* _What you should do_:
For each line below that holds "declared", return the line as it stands.

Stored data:
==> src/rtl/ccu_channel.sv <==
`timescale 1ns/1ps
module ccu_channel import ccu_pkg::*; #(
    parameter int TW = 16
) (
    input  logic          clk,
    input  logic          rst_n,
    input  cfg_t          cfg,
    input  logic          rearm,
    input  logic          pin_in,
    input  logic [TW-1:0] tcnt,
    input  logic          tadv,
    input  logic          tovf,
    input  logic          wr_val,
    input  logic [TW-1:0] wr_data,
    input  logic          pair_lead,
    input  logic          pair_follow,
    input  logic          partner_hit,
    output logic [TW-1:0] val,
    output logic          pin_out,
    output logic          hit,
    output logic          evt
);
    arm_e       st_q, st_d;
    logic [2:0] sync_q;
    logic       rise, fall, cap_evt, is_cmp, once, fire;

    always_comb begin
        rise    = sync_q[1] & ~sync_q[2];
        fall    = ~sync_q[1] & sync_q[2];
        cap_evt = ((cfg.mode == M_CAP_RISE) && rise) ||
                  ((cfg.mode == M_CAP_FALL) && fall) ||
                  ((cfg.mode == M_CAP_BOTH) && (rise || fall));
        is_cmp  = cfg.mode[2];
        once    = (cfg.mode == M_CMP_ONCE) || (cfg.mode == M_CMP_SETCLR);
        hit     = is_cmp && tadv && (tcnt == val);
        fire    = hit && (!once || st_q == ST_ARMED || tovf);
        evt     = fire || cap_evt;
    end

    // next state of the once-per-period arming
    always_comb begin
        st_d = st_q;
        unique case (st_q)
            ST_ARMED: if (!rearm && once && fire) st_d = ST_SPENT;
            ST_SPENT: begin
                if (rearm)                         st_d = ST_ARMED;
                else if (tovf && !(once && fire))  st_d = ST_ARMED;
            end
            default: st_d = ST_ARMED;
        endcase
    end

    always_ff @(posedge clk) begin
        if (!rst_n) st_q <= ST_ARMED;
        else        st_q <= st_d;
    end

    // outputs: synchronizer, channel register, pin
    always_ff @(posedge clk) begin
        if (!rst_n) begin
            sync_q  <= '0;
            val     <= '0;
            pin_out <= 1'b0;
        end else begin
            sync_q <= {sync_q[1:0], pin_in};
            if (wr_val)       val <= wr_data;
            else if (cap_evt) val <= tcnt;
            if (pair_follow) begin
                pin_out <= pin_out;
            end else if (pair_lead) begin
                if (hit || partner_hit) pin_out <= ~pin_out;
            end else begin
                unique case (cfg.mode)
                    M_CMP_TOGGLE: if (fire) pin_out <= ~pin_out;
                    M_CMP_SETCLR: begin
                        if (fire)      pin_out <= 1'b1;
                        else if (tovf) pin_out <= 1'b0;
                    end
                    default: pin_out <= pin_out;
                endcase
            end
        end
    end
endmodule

* * *

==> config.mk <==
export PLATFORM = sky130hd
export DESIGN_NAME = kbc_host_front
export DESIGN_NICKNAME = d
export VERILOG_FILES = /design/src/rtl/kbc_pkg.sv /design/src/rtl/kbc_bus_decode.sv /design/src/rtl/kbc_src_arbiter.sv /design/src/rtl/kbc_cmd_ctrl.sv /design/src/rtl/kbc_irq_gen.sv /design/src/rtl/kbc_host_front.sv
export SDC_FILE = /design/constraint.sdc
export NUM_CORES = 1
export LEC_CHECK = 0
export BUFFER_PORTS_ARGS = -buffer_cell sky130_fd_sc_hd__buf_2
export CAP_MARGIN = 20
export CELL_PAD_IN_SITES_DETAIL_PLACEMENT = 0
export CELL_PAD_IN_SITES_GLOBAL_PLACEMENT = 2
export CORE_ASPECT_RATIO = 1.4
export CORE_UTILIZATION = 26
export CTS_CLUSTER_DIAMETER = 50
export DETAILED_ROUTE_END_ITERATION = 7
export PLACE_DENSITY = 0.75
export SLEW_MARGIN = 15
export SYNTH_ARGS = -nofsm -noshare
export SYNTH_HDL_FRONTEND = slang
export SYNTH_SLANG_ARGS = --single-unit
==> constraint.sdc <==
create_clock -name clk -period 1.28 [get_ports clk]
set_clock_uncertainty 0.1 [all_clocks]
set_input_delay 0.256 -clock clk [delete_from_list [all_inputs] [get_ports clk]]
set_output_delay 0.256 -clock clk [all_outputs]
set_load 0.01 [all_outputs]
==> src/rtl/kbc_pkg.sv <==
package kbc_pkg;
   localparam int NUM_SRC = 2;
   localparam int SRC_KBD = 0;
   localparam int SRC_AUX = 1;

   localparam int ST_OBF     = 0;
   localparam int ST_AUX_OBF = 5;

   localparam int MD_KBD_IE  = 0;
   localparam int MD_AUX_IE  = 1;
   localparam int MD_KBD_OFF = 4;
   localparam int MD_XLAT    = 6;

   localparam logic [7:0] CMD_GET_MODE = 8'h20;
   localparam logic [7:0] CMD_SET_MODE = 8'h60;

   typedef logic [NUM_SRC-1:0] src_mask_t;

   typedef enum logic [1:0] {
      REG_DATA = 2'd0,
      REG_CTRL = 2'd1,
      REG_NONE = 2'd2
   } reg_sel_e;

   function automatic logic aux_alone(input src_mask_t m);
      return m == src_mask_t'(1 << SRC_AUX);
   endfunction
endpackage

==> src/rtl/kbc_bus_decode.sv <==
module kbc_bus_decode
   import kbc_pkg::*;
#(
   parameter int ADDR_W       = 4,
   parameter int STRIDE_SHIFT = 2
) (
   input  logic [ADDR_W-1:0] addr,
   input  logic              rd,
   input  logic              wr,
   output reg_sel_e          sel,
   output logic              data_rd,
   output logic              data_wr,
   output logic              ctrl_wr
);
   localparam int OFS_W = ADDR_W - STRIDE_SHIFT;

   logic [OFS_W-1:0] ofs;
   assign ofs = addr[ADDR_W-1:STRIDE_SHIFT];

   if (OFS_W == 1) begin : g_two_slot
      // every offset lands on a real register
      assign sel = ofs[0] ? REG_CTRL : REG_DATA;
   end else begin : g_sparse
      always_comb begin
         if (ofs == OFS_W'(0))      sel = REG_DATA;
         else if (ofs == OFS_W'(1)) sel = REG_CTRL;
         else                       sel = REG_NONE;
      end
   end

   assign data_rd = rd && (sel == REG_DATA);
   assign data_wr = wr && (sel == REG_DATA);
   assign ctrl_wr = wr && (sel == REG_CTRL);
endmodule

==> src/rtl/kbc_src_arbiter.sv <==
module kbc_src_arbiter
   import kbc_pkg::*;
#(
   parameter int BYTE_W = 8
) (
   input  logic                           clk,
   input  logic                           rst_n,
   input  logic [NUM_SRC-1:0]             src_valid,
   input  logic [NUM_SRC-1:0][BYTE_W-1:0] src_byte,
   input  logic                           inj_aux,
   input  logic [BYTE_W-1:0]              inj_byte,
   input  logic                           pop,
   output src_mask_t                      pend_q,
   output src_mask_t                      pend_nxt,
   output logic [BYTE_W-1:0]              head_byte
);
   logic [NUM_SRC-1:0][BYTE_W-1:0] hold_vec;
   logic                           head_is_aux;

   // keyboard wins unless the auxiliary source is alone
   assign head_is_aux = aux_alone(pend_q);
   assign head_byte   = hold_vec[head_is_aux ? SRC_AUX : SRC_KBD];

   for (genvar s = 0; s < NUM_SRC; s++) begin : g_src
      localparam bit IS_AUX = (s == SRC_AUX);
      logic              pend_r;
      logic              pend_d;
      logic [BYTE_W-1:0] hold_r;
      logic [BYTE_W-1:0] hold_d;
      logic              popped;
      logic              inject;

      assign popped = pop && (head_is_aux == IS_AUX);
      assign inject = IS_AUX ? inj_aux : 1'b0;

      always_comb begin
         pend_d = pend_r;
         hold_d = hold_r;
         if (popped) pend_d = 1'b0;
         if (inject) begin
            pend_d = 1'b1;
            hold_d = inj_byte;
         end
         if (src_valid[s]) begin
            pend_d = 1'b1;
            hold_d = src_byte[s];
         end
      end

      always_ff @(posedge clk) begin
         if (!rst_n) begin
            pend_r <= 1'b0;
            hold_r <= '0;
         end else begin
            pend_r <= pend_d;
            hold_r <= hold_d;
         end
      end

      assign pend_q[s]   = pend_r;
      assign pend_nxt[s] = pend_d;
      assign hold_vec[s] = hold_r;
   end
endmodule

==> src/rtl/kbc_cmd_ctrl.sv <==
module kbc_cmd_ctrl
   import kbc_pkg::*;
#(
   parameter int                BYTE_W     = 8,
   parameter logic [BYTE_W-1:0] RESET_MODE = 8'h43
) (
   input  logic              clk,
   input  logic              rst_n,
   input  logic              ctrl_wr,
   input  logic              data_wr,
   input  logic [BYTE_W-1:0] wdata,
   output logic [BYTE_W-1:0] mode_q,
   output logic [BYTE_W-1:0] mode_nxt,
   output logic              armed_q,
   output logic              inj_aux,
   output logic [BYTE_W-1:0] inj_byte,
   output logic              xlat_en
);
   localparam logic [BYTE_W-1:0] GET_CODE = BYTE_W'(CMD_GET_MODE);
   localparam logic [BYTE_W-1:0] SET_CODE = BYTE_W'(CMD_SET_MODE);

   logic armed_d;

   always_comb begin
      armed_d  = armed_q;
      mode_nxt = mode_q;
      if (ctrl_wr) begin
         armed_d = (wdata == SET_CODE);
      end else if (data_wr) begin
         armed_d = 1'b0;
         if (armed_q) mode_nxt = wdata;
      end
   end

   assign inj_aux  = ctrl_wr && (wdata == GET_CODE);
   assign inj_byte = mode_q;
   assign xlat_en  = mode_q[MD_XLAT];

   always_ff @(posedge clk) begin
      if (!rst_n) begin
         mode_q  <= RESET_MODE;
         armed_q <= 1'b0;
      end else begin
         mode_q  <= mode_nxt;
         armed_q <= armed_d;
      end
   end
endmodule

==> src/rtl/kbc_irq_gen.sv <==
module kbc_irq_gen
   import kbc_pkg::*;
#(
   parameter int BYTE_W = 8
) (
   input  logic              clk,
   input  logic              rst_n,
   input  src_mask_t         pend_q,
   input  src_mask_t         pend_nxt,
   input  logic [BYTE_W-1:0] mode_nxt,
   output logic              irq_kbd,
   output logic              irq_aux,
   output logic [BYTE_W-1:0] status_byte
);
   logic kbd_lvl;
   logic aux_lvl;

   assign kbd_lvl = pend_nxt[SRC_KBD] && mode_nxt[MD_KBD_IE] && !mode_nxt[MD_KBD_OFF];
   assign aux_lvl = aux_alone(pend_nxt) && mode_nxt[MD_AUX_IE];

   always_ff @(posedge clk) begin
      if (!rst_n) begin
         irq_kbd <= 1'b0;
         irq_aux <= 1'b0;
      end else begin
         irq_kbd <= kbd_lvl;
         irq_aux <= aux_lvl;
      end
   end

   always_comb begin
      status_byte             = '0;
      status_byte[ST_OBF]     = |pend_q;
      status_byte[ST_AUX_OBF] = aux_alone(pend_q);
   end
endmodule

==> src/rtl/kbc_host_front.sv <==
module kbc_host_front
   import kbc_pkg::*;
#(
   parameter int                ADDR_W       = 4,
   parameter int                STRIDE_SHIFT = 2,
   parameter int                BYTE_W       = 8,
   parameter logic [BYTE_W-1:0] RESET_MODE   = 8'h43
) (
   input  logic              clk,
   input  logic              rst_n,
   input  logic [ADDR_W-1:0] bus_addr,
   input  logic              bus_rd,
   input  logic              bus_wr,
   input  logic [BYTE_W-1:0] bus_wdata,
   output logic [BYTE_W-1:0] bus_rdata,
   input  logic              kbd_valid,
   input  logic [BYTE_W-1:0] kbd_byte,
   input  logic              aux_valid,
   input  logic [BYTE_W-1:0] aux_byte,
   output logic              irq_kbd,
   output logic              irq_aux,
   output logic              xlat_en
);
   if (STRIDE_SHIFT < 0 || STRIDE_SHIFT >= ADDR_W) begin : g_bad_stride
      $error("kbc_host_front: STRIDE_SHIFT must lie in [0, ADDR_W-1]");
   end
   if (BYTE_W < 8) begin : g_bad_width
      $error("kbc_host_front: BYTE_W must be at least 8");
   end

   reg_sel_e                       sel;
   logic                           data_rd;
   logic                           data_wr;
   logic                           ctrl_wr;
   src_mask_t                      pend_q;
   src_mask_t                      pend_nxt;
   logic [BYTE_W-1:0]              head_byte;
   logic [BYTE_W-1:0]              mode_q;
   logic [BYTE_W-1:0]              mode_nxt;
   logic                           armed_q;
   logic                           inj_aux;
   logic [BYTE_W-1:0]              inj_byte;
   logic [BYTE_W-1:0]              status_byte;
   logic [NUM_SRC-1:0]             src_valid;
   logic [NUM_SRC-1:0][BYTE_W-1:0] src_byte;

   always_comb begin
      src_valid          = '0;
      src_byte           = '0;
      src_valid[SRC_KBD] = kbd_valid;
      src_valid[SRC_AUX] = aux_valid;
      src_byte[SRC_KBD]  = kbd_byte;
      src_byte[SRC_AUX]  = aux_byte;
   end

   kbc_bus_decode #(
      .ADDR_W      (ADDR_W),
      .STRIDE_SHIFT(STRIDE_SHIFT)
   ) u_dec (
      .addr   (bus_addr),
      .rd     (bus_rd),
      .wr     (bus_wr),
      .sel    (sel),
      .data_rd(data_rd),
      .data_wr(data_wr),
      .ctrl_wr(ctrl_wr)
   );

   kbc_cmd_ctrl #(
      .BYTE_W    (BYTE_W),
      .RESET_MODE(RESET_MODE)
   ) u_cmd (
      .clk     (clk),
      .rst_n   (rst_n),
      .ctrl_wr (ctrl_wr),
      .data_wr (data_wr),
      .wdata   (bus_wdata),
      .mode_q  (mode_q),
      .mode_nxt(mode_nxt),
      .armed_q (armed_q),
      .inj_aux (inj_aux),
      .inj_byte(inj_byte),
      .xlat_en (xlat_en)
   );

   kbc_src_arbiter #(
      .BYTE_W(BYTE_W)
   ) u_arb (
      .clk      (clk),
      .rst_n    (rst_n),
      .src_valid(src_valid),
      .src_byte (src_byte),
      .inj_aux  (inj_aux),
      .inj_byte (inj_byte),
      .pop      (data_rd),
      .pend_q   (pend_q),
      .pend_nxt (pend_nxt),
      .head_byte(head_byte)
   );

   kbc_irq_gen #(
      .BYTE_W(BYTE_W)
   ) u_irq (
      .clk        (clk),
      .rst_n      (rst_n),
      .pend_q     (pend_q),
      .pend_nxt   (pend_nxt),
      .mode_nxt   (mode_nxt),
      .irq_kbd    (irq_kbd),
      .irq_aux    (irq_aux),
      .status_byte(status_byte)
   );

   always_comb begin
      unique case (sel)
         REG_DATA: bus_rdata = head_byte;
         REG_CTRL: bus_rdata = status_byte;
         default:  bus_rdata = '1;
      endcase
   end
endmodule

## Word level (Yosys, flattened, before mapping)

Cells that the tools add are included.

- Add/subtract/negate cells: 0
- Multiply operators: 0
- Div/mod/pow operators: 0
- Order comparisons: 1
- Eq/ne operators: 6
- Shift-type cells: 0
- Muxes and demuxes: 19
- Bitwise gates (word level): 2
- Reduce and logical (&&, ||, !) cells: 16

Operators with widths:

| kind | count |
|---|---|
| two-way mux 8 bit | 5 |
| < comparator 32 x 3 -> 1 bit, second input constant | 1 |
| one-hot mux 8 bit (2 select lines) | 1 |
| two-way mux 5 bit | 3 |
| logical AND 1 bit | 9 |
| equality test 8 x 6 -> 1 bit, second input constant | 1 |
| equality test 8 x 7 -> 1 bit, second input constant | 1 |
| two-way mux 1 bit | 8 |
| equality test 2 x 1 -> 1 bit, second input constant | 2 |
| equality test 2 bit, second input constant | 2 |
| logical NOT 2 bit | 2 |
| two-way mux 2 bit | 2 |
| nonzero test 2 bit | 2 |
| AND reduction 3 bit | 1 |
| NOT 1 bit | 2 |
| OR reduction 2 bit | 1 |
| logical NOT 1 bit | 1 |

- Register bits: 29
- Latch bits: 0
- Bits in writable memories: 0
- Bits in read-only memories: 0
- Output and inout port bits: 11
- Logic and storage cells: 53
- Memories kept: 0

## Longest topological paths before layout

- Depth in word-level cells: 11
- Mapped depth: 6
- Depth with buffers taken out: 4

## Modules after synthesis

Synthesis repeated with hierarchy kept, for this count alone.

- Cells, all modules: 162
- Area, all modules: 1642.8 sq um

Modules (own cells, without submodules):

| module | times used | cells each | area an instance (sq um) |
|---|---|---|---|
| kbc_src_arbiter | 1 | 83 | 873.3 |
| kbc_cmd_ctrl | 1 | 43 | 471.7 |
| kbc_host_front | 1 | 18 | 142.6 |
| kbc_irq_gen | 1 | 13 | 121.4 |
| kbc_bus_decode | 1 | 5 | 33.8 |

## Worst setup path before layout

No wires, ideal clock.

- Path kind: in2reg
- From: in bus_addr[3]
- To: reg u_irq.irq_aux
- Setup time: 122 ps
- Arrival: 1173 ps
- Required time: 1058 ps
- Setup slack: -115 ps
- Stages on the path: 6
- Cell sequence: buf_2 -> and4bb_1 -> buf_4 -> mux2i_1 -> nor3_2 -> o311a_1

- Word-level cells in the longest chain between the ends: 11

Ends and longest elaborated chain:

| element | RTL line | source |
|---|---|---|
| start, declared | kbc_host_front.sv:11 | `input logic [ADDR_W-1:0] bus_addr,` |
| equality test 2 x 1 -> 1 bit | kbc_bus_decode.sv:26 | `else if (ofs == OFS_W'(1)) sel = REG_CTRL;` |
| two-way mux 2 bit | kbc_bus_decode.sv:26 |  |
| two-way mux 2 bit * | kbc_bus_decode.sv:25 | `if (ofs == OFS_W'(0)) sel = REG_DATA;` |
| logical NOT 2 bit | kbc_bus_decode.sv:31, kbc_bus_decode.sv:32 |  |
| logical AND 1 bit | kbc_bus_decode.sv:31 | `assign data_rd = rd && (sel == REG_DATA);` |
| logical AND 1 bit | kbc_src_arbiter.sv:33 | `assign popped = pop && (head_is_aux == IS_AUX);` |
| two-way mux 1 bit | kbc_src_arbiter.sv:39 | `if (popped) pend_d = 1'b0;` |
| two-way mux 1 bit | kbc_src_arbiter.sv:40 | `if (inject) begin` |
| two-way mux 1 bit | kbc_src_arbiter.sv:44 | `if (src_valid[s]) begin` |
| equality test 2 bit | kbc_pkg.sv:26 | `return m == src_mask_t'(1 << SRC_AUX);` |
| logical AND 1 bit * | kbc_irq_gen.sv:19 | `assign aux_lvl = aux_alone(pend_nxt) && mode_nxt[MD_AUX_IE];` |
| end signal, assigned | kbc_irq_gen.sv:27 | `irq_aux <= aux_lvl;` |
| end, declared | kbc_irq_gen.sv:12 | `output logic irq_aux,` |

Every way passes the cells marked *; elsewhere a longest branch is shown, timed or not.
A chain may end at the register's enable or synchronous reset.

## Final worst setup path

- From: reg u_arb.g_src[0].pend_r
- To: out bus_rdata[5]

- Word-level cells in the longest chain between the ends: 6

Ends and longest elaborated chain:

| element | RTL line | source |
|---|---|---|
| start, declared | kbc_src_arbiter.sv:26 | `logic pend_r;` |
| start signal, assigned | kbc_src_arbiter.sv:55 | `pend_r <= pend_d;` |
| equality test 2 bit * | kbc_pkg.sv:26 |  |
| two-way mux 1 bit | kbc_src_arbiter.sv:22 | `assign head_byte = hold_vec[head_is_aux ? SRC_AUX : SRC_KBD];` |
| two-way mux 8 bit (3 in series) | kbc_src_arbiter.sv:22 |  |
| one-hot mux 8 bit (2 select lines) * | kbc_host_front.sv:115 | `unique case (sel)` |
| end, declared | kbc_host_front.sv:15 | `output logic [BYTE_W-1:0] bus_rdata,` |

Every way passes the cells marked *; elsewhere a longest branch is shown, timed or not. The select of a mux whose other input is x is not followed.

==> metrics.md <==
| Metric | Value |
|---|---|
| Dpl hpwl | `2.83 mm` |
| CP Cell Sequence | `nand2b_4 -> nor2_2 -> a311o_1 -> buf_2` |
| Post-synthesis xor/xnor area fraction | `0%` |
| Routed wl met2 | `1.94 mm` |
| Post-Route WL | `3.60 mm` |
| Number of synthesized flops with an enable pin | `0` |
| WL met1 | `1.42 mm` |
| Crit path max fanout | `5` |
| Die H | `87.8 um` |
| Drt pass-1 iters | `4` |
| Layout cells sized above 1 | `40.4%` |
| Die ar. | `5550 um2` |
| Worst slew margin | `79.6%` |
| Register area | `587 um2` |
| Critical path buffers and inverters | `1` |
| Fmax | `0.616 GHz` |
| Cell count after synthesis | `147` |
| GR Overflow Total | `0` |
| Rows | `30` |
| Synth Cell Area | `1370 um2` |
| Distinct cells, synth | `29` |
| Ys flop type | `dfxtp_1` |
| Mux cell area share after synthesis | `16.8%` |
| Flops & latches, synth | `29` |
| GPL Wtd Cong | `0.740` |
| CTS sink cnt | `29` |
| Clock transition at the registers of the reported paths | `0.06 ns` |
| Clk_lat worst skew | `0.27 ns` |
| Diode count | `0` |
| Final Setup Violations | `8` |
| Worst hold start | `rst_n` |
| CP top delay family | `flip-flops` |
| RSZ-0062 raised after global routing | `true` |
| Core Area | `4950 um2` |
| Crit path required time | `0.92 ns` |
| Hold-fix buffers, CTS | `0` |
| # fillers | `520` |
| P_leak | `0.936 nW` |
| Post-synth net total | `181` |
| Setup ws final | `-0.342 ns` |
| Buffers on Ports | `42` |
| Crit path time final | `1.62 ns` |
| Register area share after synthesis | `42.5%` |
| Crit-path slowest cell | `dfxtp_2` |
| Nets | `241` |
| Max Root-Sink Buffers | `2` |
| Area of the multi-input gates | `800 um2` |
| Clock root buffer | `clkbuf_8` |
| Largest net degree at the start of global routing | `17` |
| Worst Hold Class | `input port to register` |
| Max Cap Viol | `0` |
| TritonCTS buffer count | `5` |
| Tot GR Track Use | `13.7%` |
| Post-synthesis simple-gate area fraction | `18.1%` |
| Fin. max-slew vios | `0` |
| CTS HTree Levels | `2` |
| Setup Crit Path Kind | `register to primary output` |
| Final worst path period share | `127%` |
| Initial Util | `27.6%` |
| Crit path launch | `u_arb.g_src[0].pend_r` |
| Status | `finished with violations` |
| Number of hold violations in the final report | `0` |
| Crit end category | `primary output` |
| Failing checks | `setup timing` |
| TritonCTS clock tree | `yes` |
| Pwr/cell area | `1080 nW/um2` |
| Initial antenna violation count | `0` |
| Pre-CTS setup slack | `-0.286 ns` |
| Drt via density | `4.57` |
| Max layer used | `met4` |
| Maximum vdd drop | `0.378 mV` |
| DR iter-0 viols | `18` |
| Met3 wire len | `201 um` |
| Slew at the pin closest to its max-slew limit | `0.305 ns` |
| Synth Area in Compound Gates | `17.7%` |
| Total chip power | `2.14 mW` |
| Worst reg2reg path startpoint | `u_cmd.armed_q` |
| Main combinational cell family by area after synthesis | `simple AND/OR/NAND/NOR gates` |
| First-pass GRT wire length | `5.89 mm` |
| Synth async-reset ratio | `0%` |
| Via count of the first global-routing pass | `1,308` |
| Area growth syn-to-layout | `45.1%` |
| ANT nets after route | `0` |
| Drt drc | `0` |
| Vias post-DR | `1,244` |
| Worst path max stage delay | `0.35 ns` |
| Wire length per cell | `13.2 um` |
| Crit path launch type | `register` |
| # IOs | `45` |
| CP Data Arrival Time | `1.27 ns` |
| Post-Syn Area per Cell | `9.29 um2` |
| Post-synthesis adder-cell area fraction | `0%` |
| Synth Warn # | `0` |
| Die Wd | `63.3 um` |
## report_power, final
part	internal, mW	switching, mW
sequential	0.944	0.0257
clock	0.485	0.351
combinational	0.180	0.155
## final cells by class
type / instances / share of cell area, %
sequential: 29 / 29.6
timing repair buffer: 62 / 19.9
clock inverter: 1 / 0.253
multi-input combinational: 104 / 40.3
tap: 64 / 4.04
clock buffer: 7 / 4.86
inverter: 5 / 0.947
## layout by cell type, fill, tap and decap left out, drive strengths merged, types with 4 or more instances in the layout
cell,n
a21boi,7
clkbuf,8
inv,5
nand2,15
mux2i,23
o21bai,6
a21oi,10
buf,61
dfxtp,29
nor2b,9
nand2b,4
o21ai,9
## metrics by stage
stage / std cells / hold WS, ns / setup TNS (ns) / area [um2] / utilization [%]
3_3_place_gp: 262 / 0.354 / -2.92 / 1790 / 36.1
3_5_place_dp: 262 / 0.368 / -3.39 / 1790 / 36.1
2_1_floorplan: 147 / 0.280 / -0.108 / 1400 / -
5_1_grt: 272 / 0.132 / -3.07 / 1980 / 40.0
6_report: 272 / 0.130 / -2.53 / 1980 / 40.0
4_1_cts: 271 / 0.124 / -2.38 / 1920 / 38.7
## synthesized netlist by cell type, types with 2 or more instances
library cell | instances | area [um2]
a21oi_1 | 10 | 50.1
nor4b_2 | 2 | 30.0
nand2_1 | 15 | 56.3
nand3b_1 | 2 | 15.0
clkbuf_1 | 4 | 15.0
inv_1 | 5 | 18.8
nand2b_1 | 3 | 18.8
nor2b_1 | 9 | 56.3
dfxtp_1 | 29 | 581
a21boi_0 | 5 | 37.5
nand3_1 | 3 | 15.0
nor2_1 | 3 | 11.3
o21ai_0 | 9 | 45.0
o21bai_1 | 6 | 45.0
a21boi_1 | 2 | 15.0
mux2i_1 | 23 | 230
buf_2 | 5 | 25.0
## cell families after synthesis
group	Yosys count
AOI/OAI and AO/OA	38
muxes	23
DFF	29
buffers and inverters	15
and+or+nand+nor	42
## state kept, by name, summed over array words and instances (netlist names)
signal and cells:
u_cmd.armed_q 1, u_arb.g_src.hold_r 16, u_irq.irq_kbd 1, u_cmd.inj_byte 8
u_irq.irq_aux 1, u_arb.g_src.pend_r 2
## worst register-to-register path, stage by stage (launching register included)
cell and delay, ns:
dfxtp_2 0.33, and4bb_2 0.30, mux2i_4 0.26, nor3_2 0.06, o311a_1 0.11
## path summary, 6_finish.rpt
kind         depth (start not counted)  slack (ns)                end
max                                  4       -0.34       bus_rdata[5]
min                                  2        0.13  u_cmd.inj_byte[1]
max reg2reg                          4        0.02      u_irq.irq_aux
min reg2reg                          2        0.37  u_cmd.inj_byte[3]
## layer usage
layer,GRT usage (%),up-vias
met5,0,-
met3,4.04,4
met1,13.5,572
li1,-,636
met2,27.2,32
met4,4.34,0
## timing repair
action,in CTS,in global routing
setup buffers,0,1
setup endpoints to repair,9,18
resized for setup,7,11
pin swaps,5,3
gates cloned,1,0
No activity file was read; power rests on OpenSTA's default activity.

* _Exercise solution_:
| start, declared | kbc_host_front.sv:11 | `input logic [ADDR_W-1:0] bus_addr,` |
| end, declared | kbc_irq_gen.sv:12 | `output logic irq_aux,` |
| start, declared | kbc_src_arbiter.sv:26 | `logic pend_r;` |
| end, declared | kbc_host_front.sv:15 | `output logic [BYTE_W-1:0] bus_rdata,` |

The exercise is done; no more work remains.